- _Task item_:
Using the entries below, say how many of the lines carry "metal". Write the number alone.

Records from a data collection:

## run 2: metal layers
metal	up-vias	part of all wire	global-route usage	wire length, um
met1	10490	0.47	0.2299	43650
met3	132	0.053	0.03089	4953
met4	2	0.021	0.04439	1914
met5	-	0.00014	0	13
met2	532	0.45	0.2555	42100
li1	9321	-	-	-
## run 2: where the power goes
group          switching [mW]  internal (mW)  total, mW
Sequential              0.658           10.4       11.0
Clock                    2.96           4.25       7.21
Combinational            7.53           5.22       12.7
### config.mk
export PLATFORM = sky130hd
export DESIGN_NAME = fast_mix_hash_64
export DESIGN_NICKNAME = d
export VERILOG_FILES = /design/src/rtl/fmh64_pkg.sv /design/src/rtl/fmh64_front.sv /design/src/rtl/fmh64_fifo.sv /design/src/rtl/fmh64_back.sv /design/src/rtl/fast_mix_hash_64.sv
export SDC_FILE = /design/constraint.sdc
export NUM_CORES = 2
export LEC_CHECK = 0
export BUFFER_PORTS_ARGS = -buffer_cell sky130_fd_sc_hd__buf_2
export CAP_MARGIN = 20
export CORE_MARGIN = 3
export CORE_UTILIZATION = 30
export DETAILED_ROUTE_END_ITERATION = 10
export HOLD_SLACK_MARGIN = 0.1
export SYNTH_ARGS = -nofsm -noshare
export SYNTH_HDL_FRONTEND = slang
export SYNTH_SLANG_ARGS = --single-unit
### constraint.sdc
create_clock -name clk -period 16.2 [get_ports clk]
set_clock_uncertainty 0.1 [all_clocks]
set_input_delay 1.62 -clock clk [delete_from_list [all_inputs] [get_ports clk]]
set_output_delay 1.62 -clock clk [all_outputs]
set_load 0.005 [all_outputs]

- _Exercise solution_:
2